**Dataset content**:
[src/rtl/flff_pkg.sv]
package flff_pkg;

    localparam int DefaultEntries = 16;

    // Operation codes carried in the input word.
    localparam logic [1:0] OP_INSERT = 2'd0;
    localparam logic [1:0] OP_REMOVE = 2'd1;
    localparam logic [1:0] OP_FIND   = 2'd2;

    // Status codes carried in the result word.
    localparam logic [1:0] ST_OK   = 2'd0;
    localparam logic [1:0] ST_NONE = 2'd1;
    localparam logic [1:0] ST_FULL = 2'd2;

endpackage
File: config.mk
export PLATFORM = sky130hd
export DESIGN_NAME = pjq_front
export DESIGN_NICKNAME = d
export VERILOG_FILES = /design/src/rtl/core/pjq_pkg.sv /design/src/rtl/core/pjq_front.sv
export SDC_FILE = /design/constraint.sdc
export NUM_CORES = 1
export LEC_CHECK = 0
export BUFFER_PORTS_ARGS = -buffer_cell sky130_fd_sc_hd__buf_2
export CAP_MARGIN = 20
export CORE_ASPECT_RATIO = 1.25
export CORE_MARGIN = 2
export CORE_UTILIZATION = 47
export DETAILED_ROUTE_END_ITERATION = 10
export PLACE_DENSITY = 0.81
export SLEW_MARGIN = 20
export SYNTH_ARGS = -nofsm -noshare
export SYNTH_HDL_FRONTEND = slang
export SYNTH_SLANG_ARGS = --single-unit
export TNS_END_PERCENT = 20
File: constraint.sdc
create_clock -name aclk -period 5.6 [get_ports aclk]
set_input_delay 1.12 -clock aclk [delete_from_list [all_inputs] [get_ports aclk]]
set_output_delay 1.12 -clock aclk [all_outputs]
set_load 0.005 [all_outputs]
$ cat src/rtl/core/rxd_pkg.sv
// Package for the RLE / XOR-delta frame decoder.
// Holds mode, status and packet phase codes, and the controller/datapath link types.
// No dependencies.
package rxd_pkg;

   localparam int unsigned REGION_WIDTH = 17;

   localparam logic [1:0] MODE_RAW    = 2'd0;
   localparam logic [1:0] MODE_XOR    = 2'd1;
   localparam logic [1:0] MODE_RLE    = 2'd2;
   localparam logic [1:0] MODE_RLEXOR = 2'd3;

   localparam logic [2:0] STAT_OK      = 3'd0;
   localparam logic [2:0] STAT_LENGTH  = 3'd1;
   localparam logic [2:0] STAT_MODE    = 3'd2;
   localparam logic [2:0] STAT_NO_REF  = 3'd3;
   localparam logic [2:0] STAT_OVERRUN = 3'd4;

   localparam logic [1:0] PHASE_TAG     = 2'd0;
   localparam logic [1:0] PHASE_REPEAT  = 2'd1;
   localparam logic [1:0] PHASE_LITERAL = 2'd2;

   localparam int unsigned TAG_REPEAT_BIT = 7;
   localparam logic [7:0]  TAG_COUNT_MASK = 8'h7F;

   typedef enum logic [4:0] {
      S_IDLE   = 5'b00001,
      S_DECODE = 5'b00010,
      S_READ   = 5'b00100,
      S_WRITE  = 5'b01000,
      S_FINISH = 5'b10000
   } rxd_state_type;

   typedef struct packed {
      logic capture;
      logic decode;
      logic read;
      logic write;
      logic finish;
   } rxd_cmd_type;

   typedef struct packed {
      logic run_nonzero;
      logic xor_mode;
      logic last_pixel;
      logic hold_full;
      logic out_free;
      logic finish_emit;
   } rxd_status_type;

endpackage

**Your objective**:
Copy out the lines above exactly, beginning at the one that contains "localparam logic [1:0] OP_FIND" and ending at the one that contains "export CORE_MARGIN = 2".

**Written response**:
    localparam logic [1:0] OP_FIND   = 2'd2;

    // Status codes carried in the result word.
    localparam logic [1:0] ST_OK   = 2'd0;
    localparam logic [1:0] ST_NONE = 2'd1;
    localparam logic [1:0] ST_FULL = 2'd2;

endpackage
File: config.mk
export PLATFORM = sky130hd
export DESIGN_NAME = pjq_front
export DESIGN_NICKNAME = d
export VERILOG_FILES = /design/src/rtl/core/pjq_pkg.sv /design/src/rtl/core/pjq_front.sv
export SDC_FILE = /design/constraint.sdc
export NUM_CORES = 1
export LEC_CHECK = 0
export BUFFER_PORTS_ARGS = -buffer_cell sky130_fd_sc_hd__buf_2
export CAP_MARGIN = 20
export CORE_ASPECT_RATIO = 1.25
export CORE_MARGIN = 2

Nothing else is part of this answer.